Nuova selezione di documentari realizzati in Cina da registi indipendenti

Dopo il felice esordio dell'anno scorso, Luci dalla Cina ritorna con una nuova selezione di documentari, realizzati in Cina da registi indipendenti, che sarà presentata a Roma in contemporanea con Écrans de Chine, la rassegna ‘madre’ parigina, e con China Dok, il festival tedesco di Saarbrücken.

Sei film che sono altrettanti inviti al viaggio, a intraprendere percorsi inediti all'interno di un grande Paese in divenire, attraverso le storie di coloro che vi abitano, e desiderano raccontarlo dall'interno. Documentari d'autore, realizzati con sguardo disincantato ma partecipe, che coinvolgono lo spettatore mostrandogli le molte facce della Cina di oggi, in cui il nuovo e l’antico convivono in un equilibrio complesso, talvolta precario.

Al di là della ‘Cina dei grandi numeri’ – guardata spesso con diffidenza e preoccupazione, tra stereotipi e luoghi comuni – questi film mostrano una società ricca sul piano culturale ed emotivo, con contrasti spesso forti, radici profonde e sguardo sospeso tra passato e futuro. Un caleidoscopio di situazioni, potenzialità, problemi e contraddizioni, che difficilmente trovano spazio nelle narrazioni mediatiche.

I FILM (in versione originale sottotitolata in Italiano)

In Magnolia vita mia (59') la regista Ma Zhidan racconta l'appassionante storia di un imprenditore di successo, Zhu Kaifu, che decide di mettere in gioco tutto, affetti e ricchezza, per amore di questa pianta esotica. Fino a creare il giardino di magnolie più grande del mondo.

Ritorno alla luce (55’) Carol Liu ci porta nelle campagne più arretrate della Cina, dove opera una speciale clinica oculistica itinerante, quella del dottor Zhang, che offre la speranza di 'rivedere la luce' a chi altrimenti non potrebbe permettersela, come il piccolo Juncheng e l'anziana Rongrong.

Il sindaco cinese (86’) di Zhou Hao è ritratto di Datong, un tempo fiorente capitale dell'Impero, oggi la città più inquinata della Cina, e del suo nuovo sindaco, che per farla rinascere realizza un grande piano urbanistico, trasferisce un terzo degli abitanti e finisce per scontrarsi con ostacoli più ardui del previsto.

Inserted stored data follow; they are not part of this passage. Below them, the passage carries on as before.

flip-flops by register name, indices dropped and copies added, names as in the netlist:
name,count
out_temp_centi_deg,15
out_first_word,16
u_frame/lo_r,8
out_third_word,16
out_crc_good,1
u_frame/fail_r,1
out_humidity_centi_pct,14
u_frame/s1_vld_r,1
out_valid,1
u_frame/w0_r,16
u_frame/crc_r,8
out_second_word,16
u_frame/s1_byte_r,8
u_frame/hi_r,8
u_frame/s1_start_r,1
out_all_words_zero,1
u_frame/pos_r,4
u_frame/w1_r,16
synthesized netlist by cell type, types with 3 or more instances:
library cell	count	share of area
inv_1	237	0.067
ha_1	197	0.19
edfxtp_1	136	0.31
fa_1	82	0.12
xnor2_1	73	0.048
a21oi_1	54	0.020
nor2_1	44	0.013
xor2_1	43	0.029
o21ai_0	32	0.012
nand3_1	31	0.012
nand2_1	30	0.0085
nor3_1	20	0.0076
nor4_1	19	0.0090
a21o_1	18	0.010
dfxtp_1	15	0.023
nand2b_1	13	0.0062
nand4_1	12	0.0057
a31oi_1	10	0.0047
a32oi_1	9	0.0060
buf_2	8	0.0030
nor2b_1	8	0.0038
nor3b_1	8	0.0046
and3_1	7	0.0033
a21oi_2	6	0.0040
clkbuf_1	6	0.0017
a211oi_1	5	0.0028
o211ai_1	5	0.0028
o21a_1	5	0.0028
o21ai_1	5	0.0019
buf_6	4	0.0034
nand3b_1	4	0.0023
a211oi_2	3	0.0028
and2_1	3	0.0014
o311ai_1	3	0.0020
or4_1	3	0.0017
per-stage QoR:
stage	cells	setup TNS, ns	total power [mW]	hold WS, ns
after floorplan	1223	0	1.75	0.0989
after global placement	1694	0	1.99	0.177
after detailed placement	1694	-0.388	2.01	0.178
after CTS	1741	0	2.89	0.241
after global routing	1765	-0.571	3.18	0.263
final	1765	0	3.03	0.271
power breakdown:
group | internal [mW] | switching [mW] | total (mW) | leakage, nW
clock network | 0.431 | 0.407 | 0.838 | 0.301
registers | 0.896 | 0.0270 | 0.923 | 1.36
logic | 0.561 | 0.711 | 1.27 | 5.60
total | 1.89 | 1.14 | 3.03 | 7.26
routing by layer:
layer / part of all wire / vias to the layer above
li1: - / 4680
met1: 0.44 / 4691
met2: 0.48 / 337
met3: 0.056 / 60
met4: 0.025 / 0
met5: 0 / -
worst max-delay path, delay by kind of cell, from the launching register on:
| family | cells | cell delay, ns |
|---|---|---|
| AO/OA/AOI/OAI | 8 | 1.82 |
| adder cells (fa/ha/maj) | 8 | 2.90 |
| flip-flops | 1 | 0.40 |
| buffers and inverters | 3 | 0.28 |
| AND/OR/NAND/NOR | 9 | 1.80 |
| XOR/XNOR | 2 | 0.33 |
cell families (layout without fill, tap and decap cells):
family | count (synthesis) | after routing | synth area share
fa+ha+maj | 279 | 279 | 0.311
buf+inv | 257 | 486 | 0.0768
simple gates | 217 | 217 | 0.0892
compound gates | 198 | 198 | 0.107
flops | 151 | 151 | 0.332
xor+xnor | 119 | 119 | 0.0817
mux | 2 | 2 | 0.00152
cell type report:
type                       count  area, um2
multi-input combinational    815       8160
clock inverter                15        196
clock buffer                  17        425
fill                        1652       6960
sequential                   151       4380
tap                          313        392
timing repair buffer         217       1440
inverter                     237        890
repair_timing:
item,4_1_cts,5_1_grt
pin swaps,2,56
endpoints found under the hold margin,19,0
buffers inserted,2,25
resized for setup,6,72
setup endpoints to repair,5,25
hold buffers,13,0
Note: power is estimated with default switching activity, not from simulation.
## src/bft_ram.sv

```systemverilog
`default_nettype none
// ----------------------------------------------------------------------------
// bft_ram
// Simple dual-port RAM, one write and one registered read port.
// ----------------------------------------------------------------------------
module bft_ram #(
  parameter int WIDTH = 8,
  parameter int DEPTH = 16
) (
  input  wire logic                     clk,
  input  wire logic                     we,
  input  wire logic [$clog2(DEPTH)-1:0] waddr,
  input  wire logic [WIDTH-1:0]         wdata,
  input  wire logic                     re,
  input  wire logic [$clog2(DEPTH)-1:0] raddr,
  output logic      [WIDTH-1:0]         rdata
);

  logic [WIDTH-1:0] mem [DEPTH];

  always_ff @(posedge clk) begin
    if (we) begin
      mem[waddr] <= wdata;
    end
    if (re) begin
      rdata <= mem[raddr];
    end
  end

endmodule

`default_nettype wire

```
$ cat src/bft_pkg.sv
`default_nettype none
// ----------------------------------------------------------------------------
// bft_pkg
// Shared types, sizes and codes of the bidirectional flow tracker.
// ----------------------------------------------------------------------------
package bft_pkg;

  localparam int BUCKET_COUNT = 1024;
  localparam int FLOW_ENTRIES = 256;
  localparam int BKT_W        = $clog2(BUCKET_COUNT);
  localparam int SLOT_W       = $clog2(FLOW_ENTRIES);
  localparam int LINK_W       = SLOT_W + 1;
  localparam logic [LINK_W-1:0] LINK_NIL = LINK_W'(FLOW_ENTRIES);
  localparam logic [BKT_W-1:0]  BKT_LAST = BKT_W'(BUCKET_COUNT - 1);

  localparam int TMO_W = 23;
  localparam logic [TMO_W-1:0] TMO_RESET = TMO_W'(300);
  localparam int USEC_W = 20;
  localparam logic [USEC_W-1:0] US_PER_SEC = USEC_W'(1000000);
  localparam int THR_W = TMO_W + USEC_W;

  localparam int CNT_W = $clog2(FLOW_ENTRIES + 1);
  localparam logic [31:0] PKT_MAX  = 32'hFFFF_FFFF;
  localparam logic [47:0] BYTE_MAX = 48'hFFFF_FFFF_FFFF;

  localparam int FREE_GRP    = 16;
  localparam int FREE_GROUPS = FLOW_ENTRIES / FREE_GRP;
  localparam int SUB_W       = $clog2(FREE_GRP);

  localparam logic [2:0] ST_EXIST = 3'd0;
  localparam logic [2:0] ST_NEW   = 3'd1;
  localparam logic [2:0] ST_DROP  = 3'd2;
  localparam logic [2:0] ST_FULL  = 3'd3;
  localparam logic [2:0] ST_SWEEP = 3'd4;

  localparam logic CMD_PACKET = 1'b0;
  localparam logic CMD_SWEEP  = 1'b1;

  typedef struct packed {
    logic        command;
    logic        header_ok;
    logic [31:0] source_address;
    logic [31:0] dest_address;
    logic [15:0] source_port;
    logic [15:0] dest_port;
    logic [7:0]  ip_protocol;
    logic [15:0] packet_bytes;
    logic [62:0] now_us;
  } in_item_t;

  typedef struct packed {
    logic [2:0]       status;
    logic             direction;
    logic [7:0]       entry_index;
    logic [31:0]      fwd_packets;
    logic [31:0]      rev_packets;
    logic [47:0]      fwd_bytes;
    logic [47:0]      rev_bytes;
    logic [CNT_W-1:0] active_flows;
    logic [CNT_W-1:0] expired_count;
  } out_item_t;

  typedef struct packed {
    logic [63:0] addrs;
    logic [39:0] ppp;
    logic [62:0] last;
    logic [31:0] pf;
    logic [31:0] pr;
    logic [47:0] bf;
    logic [47:0] br;
  } entry_t;

  localparam int ENTRY_W = $bits(entry_t);

endpackage

`default_nettype wire

$ cat src/bft_free_find.sv
`default_nettype none
// ----------------------------------------------------------------------------
// bft_free_find
// Lowest free slot search as a registered two-level tree.
// ----------------------------------------------------------------------------
module bft_free_find import bft_pkg::*; (
  input  wire logic                    clk,
  input  wire logic [FLOW_ENTRIES-1:0] in_use,
  output logic                         found,
  output logic [SLOT_W-1:0]            index
);

  logic [FREE_GROUPS-1:0] grp_any;
  logic [SUB_W-1:0]       grp_first [FREE_GROUPS];

  always_ff @(posedge clk) begin
    for (int g = 0; g < FREE_GROUPS; g++) begin
      grp_any[g]   <= ~&in_use[g*FREE_GRP +: FREE_GRP];
      grp_first[g] <= '0;
      for (int k = FREE_GRP - 1; k >= 0; k--) begin
        if (!in_use[g*FREE_GRP + k]) begin
          grp_first[g] <= SUB_W'(k);
        end
      end
    end
  end

  always_comb begin
    found = |grp_any;
    index = '0;
    for (int g = FREE_GROUPS - 1; g >= 0; g--) begin
      if (grp_any[g]) begin
        index = {(SLOT_W - SUB_W)'(g), grp_first[g]};
      end
    end
  end

endmodule

`default_nettype wire

$ cat config.mk
export PLATFORM = sky130hd
export DESIGN_NAME = bft_free_find
export DESIGN_NICKNAME = d
export VERILOG_FILES = /design/src/bft_pkg.sv /design/src/bft_free_find.sv
export SDC_FILE = /design/constraint.sdc
export NUM_CORES = 1
export LEC_CHECK = 0
export BUFFER_PORTS_ARGS = -buffer_cell sky130_fd_sc_hd__buf_2
export CELL_PAD_IN_SITES_DETAIL_PLACEMENT = 0
export CELL_PAD_IN_SITES_GLOBAL_PLACEMENT = 1
export CORE_UTILIZATION = 32
export CTS_BUF_LIST = sky130_fd_sc_hd__clkbuf_16
export CTS_CLUSTER_DIAMETER = 50
export DETAILED_ROUTE_END_ITERATION = 8
export PLACE_DENSITY = 0.95
export SYNTH_ARGS = -nofsm -noshare
export SYNTH_HDL_FRONTEND = slang
export SYNTH_SLANG_ARGS = --single-unit
export TNS_END_PERCENT = 30
$ cat constraint.sdc
create_clock -name clk -period 4.2 [get_ports clk]
set_clock_uncertainty 0.2 [all_clocks]
set_input_delay 0.21 -clock clk [delete_from_list [all_inputs] [get_ports clk]]
set_output_delay 0.21 -clock clk [all_outputs]
set_load 0.05 [all_outputs]
# Word-level counts from Yosys, hierarchy flattened
# Memory sizes are Yosys's and may differ from the RTL's.
# Cells that the tools add are included.
dict set report classes {
  muxes 528
  n_bitwise 256
  reduce_logical 33
}
# operator count
set op_table {}
lappend op_table {{2-to-1 mux 4 bit} 256}
lappend op_table {{2-to-1 mux 1 bit} 256}
lappend op_table {{AND reduction 16 bit} 16}
lappend op_table {{bitwise OR 1 bit} 240}
lappend op_table {{2-to-1 mux 8 bit} 16}
lappend op_table {{logical NOT 1 bit} 16}
lappend op_table {{bitwise OR 1 bit, first input constant} 16}
lappend op_table {{OR reduction 16 bit} 1}
dict set report totals {
  ff_bits 16
  mem_bits_rw 64
  inputBits 257
  out_inout_bits 9
  wordCells 819
  mem_count 1
}
# name words width read_ports rd_ports_with_merged_regs wr line
set mem_list {}
lappend mem_list {grp_first 16 4 16 0 16 bft_free_find.sv:14} ;# logic [SUB_W-1:0] grp_first [FREE_GROUPS];

# Depth between registers and ports, before layout
# Gate-level depths: netlist of the first run.
dict set report logic_depth {
  word_depth 17
  ltp_mapped 7
  mapped_depth_nobuf 5
}

# Worst setup path before layout of the first run
# Ideal clock, no wire load.
dict set report synth_path {
  kind {reg2out}
  from {reg grp_any[10]}
  to {out index[0]}
  arrival_ns 2.172
  path_slack_ns 1.618
  path_stages_with_launch 7
  n_path_buf 1
  cell_sequence {dfxtp_1 > buf_2 > nor2_1 > o221ai_1 > o21ai_1 > a31oi_1 > a211oi_1}
}
dict set report synth_between {
  elab_chain_cells 11
}
# element line
set synth_rtl {}
lappend synth_rtl {{from (decl)} bft_free_find.sv:13} ;# logic [FREE_GROUPS-1:0] grp_any;
lappend synth_rtl {{from (signal, indexed assignment)} bft_free_find.sv:18} ;# grp_any[g] <= ~&in_use[g*FREE_GRP +: FREE_GRP];
lappend synth_rtl {{2-to-1 mux 8 bit (11 in series)} bft_free_find.sv:32} ;# if (grp_any[g]) begin
lappend synth_rtl {{to (decl)} bft_free_find.sv:10} ;# output logic [SLOT_W-1:0] index
# Every way passes these cells.

# Final worst setup path of the first run
dict set report layout_path {
  from {reg grp_any[14]}
  to {out index[4]}
}
dict set report layout_between {
  elab_chain_cells 15
}
# element line
set layout_rtl {}
lappend layout_rtl {{2-to-1 mux 8 bit (15 in series)} bft_free_find.sv:32}
# Every way passes these cells.

==> results.py, run 1 <==
metrics = {
    "clock_network": {
        "cts_buffer_depth": 2,
        "ctsHoldBuffers": 64,
        "buffers_inserted_by_post_cts_timing_repair": 0,
        "clk_pin_slew_ns": 0.06,
        "cts.sink_count": 80,
        "cts_htree_levels": 3,
        "cts_resized": 0,
        "tritoncts_clock_tree": "yes",
        "cts_inserted_buffers": 9,
        "ctsRootBufferMaster": "sky130_fd_sc_hd__clkbuf_16",
    },
    "detailed_routing": {
        "routed_via_density": 5.12,
        "wl_per_cell_um": 12.9,
        "remaining_drc_errors": 0,
        "initialDrtViolationCount": 282,
        "detail_route.first_pass.iterations": 6,
        "ant_nets": 0,
        "route.final.wire_length_um": 15400,
        "detailroute.via_count": 6125,
    },
    "cells_and_area": {
        "areaGrowthSynthToFinish_pct": 52.8,
        "regArea_um2": 1600,
        "multi_input_comb_area_um2": 2850,
        "post-route-util_pct": 51.1,
        "final-instance-count-excl-fill": 1197,
        "antenna-diode-count": 0,
        "fin_nets": 1269,
        "layout.cell_area.non_filler_um2": 7200,
        "fillers": 1437,
        "drive_gt1_share_pct": 27.8,
    },
    "min_path": {
        "hp-class": "in -> reg",
    },
    "sta": {
        "hold_slack_ns": 0.0129,
        "hold_violations": 0,
        "rsz0062_at_grt": "false",
        "worst-slew-pin-transition_ns": 0.634,
        "period_needed_ns": 2.64,
        "timing.final.max_slew_violations": 0,
        "tns_ns": 0,
        "finalSetupViolCount": 0,
        "achievable-frequency_ghz": 0.379,
        "timing.slew.headroom_pct": 56.6,
        "post-route-worst-setup-slack_ns": 1.56,
        "final_min_period_over_clock_period_pct": 62.8,
    },
    "outcome": {
        "result_of_the_run": "finished, final reports clean",
    },
    "logic_synthesis": {
        "largest_family_of_logic_cells_by_synthesized_area": "simple AND/OR/NAND/NOR gates",
        "compound_gate_portion_of_the_synthesized_area_pct": 29.1,
        "ys.warnings.count": 0,
        "synth-seq-cells": 80,
        "post_synth_mux_area_share_pct": 0,
        "yosysUniqueCellTypes": 37,
        "post_synth_fa_ha_maj_area_fraction_pct": 0,
        "synthCells": 676,
        "synth.net_count": 933,
        "synth-main-ff-cell": "sky130_fd_sc_hd__dfxtp_1",
        "syn_area_um2": 4710,
        "synth-edff-count": 0,
        "synth_seq_area_share_pct": 34.0,
        "yosys.area_share.xor_xnor_pct": 0,
        "synth_simple_gate_area_share_pct": 31.4,
        "async_reset_ff_share_pct": 0,
        "synth_area_per_inst_um2": 6.97,
    },
    "run": {
        "max_cap_violations": 0,
    },
    "global_route": {
        "initial_antenna_violation_count": 1,
        "pin_count_of_the_biggest_net_entering_global_routing": 15,
        "grt_pass1_wl_um": 24300,
        "grt_pass1_vias": 5688,
        "groute.usage.overall_pct": 20.1,
        "global_route_total_overflow": 0,
    },
    "critical_path": {
        "timing.critical_path.slowest_cell_delay_ns": 0.59,
        "critical_path.startpoint_type": "flop",
        "cp_num_buf_inv": 1,
        "critPathTopFamily": "compound AO/OA/AOI/OAI gates",
        "critical_path_arrival_ns": 2.23,
        "crit_fanout": 7,
        "cp.required_ns": 3.79,
        "path_class": "reg -> out",
        "endpoint_kind": "output pin",
        "crit_path_top_delay_cell": "sky130_fd_sc_hd__a2111oi_0",
        "worstPathCellList": "nor2b_2, o21ai_1, a2111oi_0, nor4_1, nor3_1, buf_2",
    },
    "floorplan": {
        "core_area_um2": 14100,
        "die_area_um2": 15200,
        "io_pins": 266,
        "placement_rows": 43,
        "floorplan.initialDensity_pct": 33.4,
        "fp.dieW_um": 123,
        "dieHeight_um": 123,
    },
    "placed_design": {
        "dp_hpwl_um": 13000,
        "routabilityCongestion": 0.868,
        "dpl_cell_area_um2": 6240,
        "dp_cells": 1117,
        "pre_cts_slack_ns": 1.99,
        "buffer_ports.inserted": 265,
    },
    "power": {
        "totalPowerFinal_mw": 1.98,
        "vdd.ir_drop.worst_v": 0.000146,
        "cellPowerDensity_nw_per_um2": 275,
        "power_leakage_nw": 3.24,
    },
}
[power breakdown]
group          internal (mW)  leakage, nW  switching, mW  total (mW)
sequential             0.784        0.655        0.00992       0.794
combinational          0.189         2.42          0.174       0.364
clock                  0.522        0.162          0.301       0.823
total                   1.50         3.24          0.486        1.98
[logic make-up after synthesis]
| family | Yosys count |
|---|---|
| buffers and inverters | 66 |
| flip-flops | 80 |
| AO/OA/AOI/OAI | 216 |
| AND/OR/NAND/NOR | 314 |
[cell usage after synthesis (2+ instances only)]
| cell | number | area [um2] |
|---|---|---|
| sky130_fd_sc_hd__nand2_1 | 105 | 394 |
| sky130_fd_sc_hd__dfxtp_1 | 80 | 1600 |
| sky130_fd_sc_hd__inv_1 | 62 | 233 |
| sky130_fd_sc_hd__nor2_1 | 58 | 218 |
| sky130_fd_sc_hd__o21ai_0 | 50 | 250 |
| sky130_fd_sc_hd__a31oi_1 | 49 | 307 |
| sky130_fd_sc_hd__nand4_1 | 49 | 307 |
| sky130_fd_sc_hd__nor3_1 | 36 | 180 |
| sky130_fd_sc_hd__nand3_1 | 34 | 170 |
| sky130_fd_sc_hd__a21oi_1 | 32 | 160 |
| sky130_fd_sc_hd__o211ai_1 | 32 | 240 |
| sky130_fd_sc_hd__nor2b_1 | 22 | 138 |
| sky130_fd_sc_hd__a21boi_0 | 15 | 113 |
| sky130_fd_sc_hd__a221oi_1 | 10 | 87.6 |
| sky130_fd_sc_hd__o221ai_1 | 6 | 52.6 |
| sky130_fd_sc_hd__o21ai_1 | 5 | 25.0 |
| sky130_fd_sc_hd__a211oi_1 | 4 | 30.0 |
| sky130_fd_sc_hd__a22oi_1 | 3 | 22.5 |
| sky130_fd_sc_hd__nand2b_1 | 3 | 18.8 |
| sky130_fd_sc_hd__or2_1 | 3 | 18.8 |
| sky130_fd_sc_hd__a21o_1 | 2 | 15.0 |
[layer usage]
metal / vias up / routed length, um / global-route usage, %
met2: 198 / 7680 / 36.5
li1: 3181 / - / -
met1: 2724 / 6500 / 23.6
met4: 2 / 193 / 5.35
met3: 20 / 1040 / 4.29
met5: - / 13 / 0
[path summary, 6_finish.rpt]
check                           start                     endpoint  slack, ns  cells after the start
setup / recovery  grp_any[14]$_DFF_P_                     index[4]       1.56                      6
hold / removal             in_use[96]  grp_first[0][26]$_SDFF_PN0_       0.01                      3
[sequential cells by signal, indices dropped and copies added (netlist names)]
name / count
grp_any: 16
grp_first: 64
[area by class of cell]
| cell class | count | area share (%) |
|---|---|---|
| clock inverters | 7 | 1.32 |
| flip-flops and latches | 80 | 22.2 |
| well taps | 180 | 3.13 |
| multi-input cells | 530 | 39.6 |
| inverters | 62 | 3.23 |
| repair buffers | 329 | 27.3 |
| clock buffers | 9 | 3.13 |
[layout by cell type (no fill, tap or decap), drive strengths merged]
cell type    count
a2111oi          1
a211oi           4
a21boi          16
a21o             2
a21oi           32
a221o            1
a221oi          10
a22oi            3
a31oi           49
buf            265
bufinv           2
clkbuf           9
clkinv           2
dfxtp           80
dlygate4sd3     64
inv             65
nand2          105
nand2b           3
nand3           34
nand4           49
nor2            58
nor2b           24
nor3            36
nor4             1
o211ai          32
o21ai           55
o21bai           1
o221a            1
o221ai           6
o2bb2ai          1
o311ai           1
o31ai            1
or2              3
or3              1
Power figures use the tool's default switching activity.
==> inputs of run 2 (changes only) <==
--- a/config.mk
+++ b/config.mk
@@ -8,11 +8,11 @@
 export BUFFER_PORTS_ARGS = -buffer_cell sky130_fd_sc_hd__buf_2
 export CELL_PAD_IN_SITES_DETAIL_PLACEMENT = 0
 export CELL_PAD_IN_SITES_GLOBAL_PLACEMENT = 1
-export CORE_UTILIZATION = 32
+export CORE_UTILIZATION = 30
 export CTS_BUF_LIST = sky130_fd_sc_hd__clkbuf_16
 export CTS_CLUSTER_DIAMETER = 50
 export DETAILED_ROUTE_END_ITERATION = 8
-export PLACE_DENSITY = 0.95
+export PLACE_DENSITY = 0.92
 export SYNTH_ARGS = -nofsm -noshare
 export SYNTH_HDL_FRONTEND = slang
 export SYNTH_SLANG_ARGS = --single-unit
==> constraint.sdc (replaced) <==
create_clock -name clk -period 2.5 [get_ports clk]
set_clock_uncertainty 0.2 [all_clocks]
set_input_delay 0.125 -clock clk [delete_from_list [all_inputs] [get_ports clk]]
set_output_delay 0.125 -clock clk [all_outputs]
set_load 0.05 [all_outputs]
==> run 2 against run 1 <==
- combinational power increased by 100%
- power is 79% higher
- wire length grew 16%
- die area is 6.6% higher
- worst hold slack worse by 0.014 ns
- cell area increased by 19%
- first-iteration DRC count up 13%
- the run now ends with hold timing left
- critical endpoint is now index[3]
==> results.py, run 2 (same netlist as run 1, synthesis figures left out) <==
metrics = {
    "outcome": {
        "result_of_the_run": "complete, but fails checks",
        "failed_checks": "hold timing",
    },
    "sta": {
        "hold_slack_ns": -0.000990,
        "timing.final.max_slew_violations": 0,
        "worst-slew-pin-transition_ns": 0.412,
        "achievable-frequency_ghz": 0.415,
        "tns_ns": 0,
        "hold_violations": 1,
        "finalSetupViolCount": 0,
        "period_needed_ns": 2.41,
        "timing.slew.headroom_pct": 72.4,
        "rsz0062_at_grt": "true",
        "final_min_period_over_clock_period_pct": 96.4,
    },
    "critical_path": {
        "critical_path_arrival_ns": 2.09,
        "endpoint_kind": "output pin",
        "crit_fanout": 9,
        "cp.required_ns": 2.17,
        "critical_path.startpoint_type": "flop",
        "path_class": "reg -> out",
    },
    "cells_and_area": {
        "areaGrowthSynthToFinish_pct": 82.1,
        "antenna-diode-count": 0,
        "fin_nets": 1399,
        "mostFrequentLayoutCell": "sky130_fd_sc_hd__buf_2",
        "drive_gt1_share_pct": 24.9,
        "largest_register_ff_count": 64,
        "largest-register": "grp_first",
        "commonest_cells_after_routing_fill_and_taps_aside": "sky130_fd_sc_hd__buf_2 (263), sky130_fd_sc_hd__dlygate4sd3_1 (193), sky130_fd_sc_hd__nand2_1 (105)",
        "layout_top_registers": "grp_first: 64 flops, grp_any: 16 flops",
        "post-route-util_pct": 56.2,
        "final-instance-count-excl-fill": 1358,
    },
    "clock_network": {
        "buffers_inserted_by_post_cts_timing_repair": 0,
        "ctsRootBufferMaster": "sky130_fd_sc_hd__clkbuf_16",
        "cts_buffer_depth": 2,
        "tritoncts_clock_tree": "yes",
        "clk_pin_slew_ns": 0.06,
        "cts.sink_count": 80,
        "cts_htree_levels": 3,
        "cts_inserted_buffers": 9,
    },
    "floorplan": {
        "placement_rows": 45,
        "fp.dieW_um": 127,
        "die_area_um2": 16200,
        "dieHeight_um": 127,
        "io_pins": 266,
        "floorplan.initialDensity_pct": 30.9,
        "core_area_um2": 15300,
    },
    "global_route": {
        "grt_pass1_vias": 6761,
        "groute.usage.overall_pct": 21.9,
        "grt_pass1_wl_um": 29200,
        "initial_antenna_violation_count": 0,
        "pin_count_of_the_biggest_net_entering_global_routing": 15,
        "global_route_total_overflow": 0,
    },
    "power": {
        "vdd.ir_drop.worst_v": 0.000313,
        "cellPowerDensity_nw_per_um2": 413,
        "power_leakage_nw": 3.75,
    },
    "detailed_routing": {
        "maxUsedRoutingLayer": "met4",
        "routed_via_density": 4.95,
        "metal2_wl_um": 9010,
        "initialDrtViolationCount": 318,
        "remaining_drc_errors": 0,
        "wl_met3_um": 941,
        "detail_route.first_pass.iterations": 4,
        "detailroute.via_count": 6726,
        "route.final.wire_length_um": 17800,
        "wl_per_cell_um": 13.1,
        "met1Wirelength_um": 7580,
        "ant_nets": 0,
    },
    "run": {
        "max_cap_violations": 0,
    },
    "placed_design": {
        "routabilityCongestion": 0.895,
        "dp_hpwl_um": 13400,
        "dp_cells": 1149,
        "buffer_ports.inserted": 265,
    },
    "min_path": {
        "hp-class": "in -> reg",
    },
}
run 2: power by group:
part | leakage (nW) | switching (mW) | internal (mW) | total (mW)
Sequential | 0.655 | 0.0163 | 1.32 | 1.33
Clock | 0.171 | 0.501 | 0.978 | 1.48
Combinational | 2.93 | 0.326 | 0.407 | 0.733
Total | 3.75 | 0.844 | 2.70 | 3.55
run 2: stage by stage:
| step | cell area [um2] | power (mW) | hold WS [ns] | setup slack (ns) |
|---|---|---|---|---|
| floorplan | 4710 | 1.55 | 0.0229 | 0.00268 |
| global placement | 6280 | 1.88 | 0.146 | 0.366 |
| detailed placement | 6280 | 1.89 | 0.140 | 0.376 |
| CTS | 8560 | 3.55 | 0.00500 | 0.00156 |
| global route | 8580 | 3.72 | 0.0463 | -0.0249 |
| finish | 8580 | 3.55 | -0.000990 | 0.0900 |
run 2: layout make-up:
cell class | instances | area (um2)
multi-input combinational | 530 | 2860
fill | 1405 | 6680
inverter | 62 | 233
sequential | 80 | 1600
timing repair buffer | 459 | 3270
tap | 211 | 264
clock buffer | 9 | 225
clock inverter | 7 | 120
run 2: timing repair:
action,4_1_cts,5_1_grt
hold endpoints to repair,80,0
endpoints found under the setup margin,0,3
hold buffers,193,0
gates resized for setup,0,6
run 2: worst max-delay path: stages, from the launching register on:
cell and delay, ns:
sky130_fd_sc_hd__dfxtp_1 0.41, sky130_fd_sc_hd__nor2_1 0.25, sky130_fd_sc_hd__o221ai_1 0.15, sky130_fd_sc_hd__o21ai_1 0.19, sky130_fd_sc_hd__a31oi_1 0.12, sky130_fd_sc_hd__a211oi_1 0.30, sky130_fd_sc_hd__buf_2 0.33
run 2: layer usage:
layer	up-vias	global-route usage, %
met3	28	4.61
met1	3046	24.3
met4	0	6.65
met5	-	0
li1	3433	-
met2	219	41.4
run 2: final timing paths:
kind | depth (start not counted) | endpoint | from
setup / recovery | 6 | index[3] | grp_any[10]$_DFF_P_
hold / removal | 4 | grp_any[13]$_DFF_P_ | in_use[215]
==> inputs of run 3 (changes only) <==
--- a/config.mk
+++ b/config.mk
@@ -12,6 +12,7 @@
 export CTS_BUF_LIST = sky130_fd_sc_hd__clkbuf_16
 export CTS_CLUSTER_DIAMETER = 50
 export DETAILED_ROUTE_END_ITERATION = 8
+export MAX_ROUTING_LAYER = met4
 export PLACE_DENSITY = 0.92
 export SYNTH_ARGS = -nofsm -noshare
 export SYNTH_HDL_FRONTEND = slang
==> run 3 against run 2 <==
- the flow still finishes with violations (hold timing)
- combinational power is essentially flat
- fmax rose by 0.66%
- sequential share of layout area stayed put
- first-iteration DRC count down 1.9%
- critical path type unchanged
- die area unchanged
- critical endpoint unchanged
- critical path depth did not move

Lacrime di stelle (38') di Jin Huaqing racconta il mondo dell'acrobatica cinese dalla prospettiva di due allievi della prestigiosa scuola di Wuqiao, alle prese con il sogno del successo, che devono misurarsi ogni giorno con le dure leggi di un'arte molto difficile, ma soprattutto con lo spettro del fallimento e della delusione delle loro famiglie.

Viaggio di un artista (51') di Charlene Shih segue Liu Yu, rinomato esponente dell’arte taiwanese, nel viaggio che lo riporta nella città natale, nel Nord-Est della Cina: tra dipinti, disegni e ricordi, la memoria si intreccia con la 'Grande storia', quella della Cina nella prima metà del Novecento.

Blank Lands (85') del Collettivo Blank Lands, è uno straordinario viaggio spazio-temporale alla scoperta di terre e popoli della Cina rimasti a lungo sconosciuti, attraverso i diari e le fotografie dell'antropologo Zhuang Xueben, che negli anni Trenta si inoltrò per primo in quei territori.

GIORNI E LUOGHI

Tutti i documentari di Luci dalla Cina 2015 saranno proiettati nelle giornate di venerdì 16 e domenica 18 ottobre (h. 17-23) al cinema Palladium (piazza Bartolomeo Romano, 8; biglietto unico per l'intera gionata 8 euro, ridotto per studenti 4 euro).

Sabato 17 (h 11-13), in collaborazione con l'Istituto Confucio di Roma ("Sapienza" Università di Roma, via Principe Amedeo 182b, Aula magna), si terrà una proiezione speciale del documentario Ritorno alla luce dedicata agli studenti di cinese, ma aperta a tutti; seguirà tavola rotonda, coordinata da Paolo De Troia, a cui parteciperà anche la regista Carol LIU.

ORGANIZZAZIONE E PARTNERS

Luci dalla Cina è organizzata da Id - cultura editoriale e comunicazione, con il coordinamento di Markus Nikel, consulente editoriale RAI per le produzioni internazionali e advisor per l'Europa del Festival del documentario di Guangzhou.

Oltre che dell'Istituto Confucio di Roma, la manifestazione ha il patrocinio della Fondazione Italia Cina, dell'Anica, di Doc/it, di Artisti 7607, del Centro di produzione audiovisivi dell’Università Roma Tre, dell'Assessorato alla Cultura del Comune di Roma, della Regione Lazio e di Biblioteche di Roma.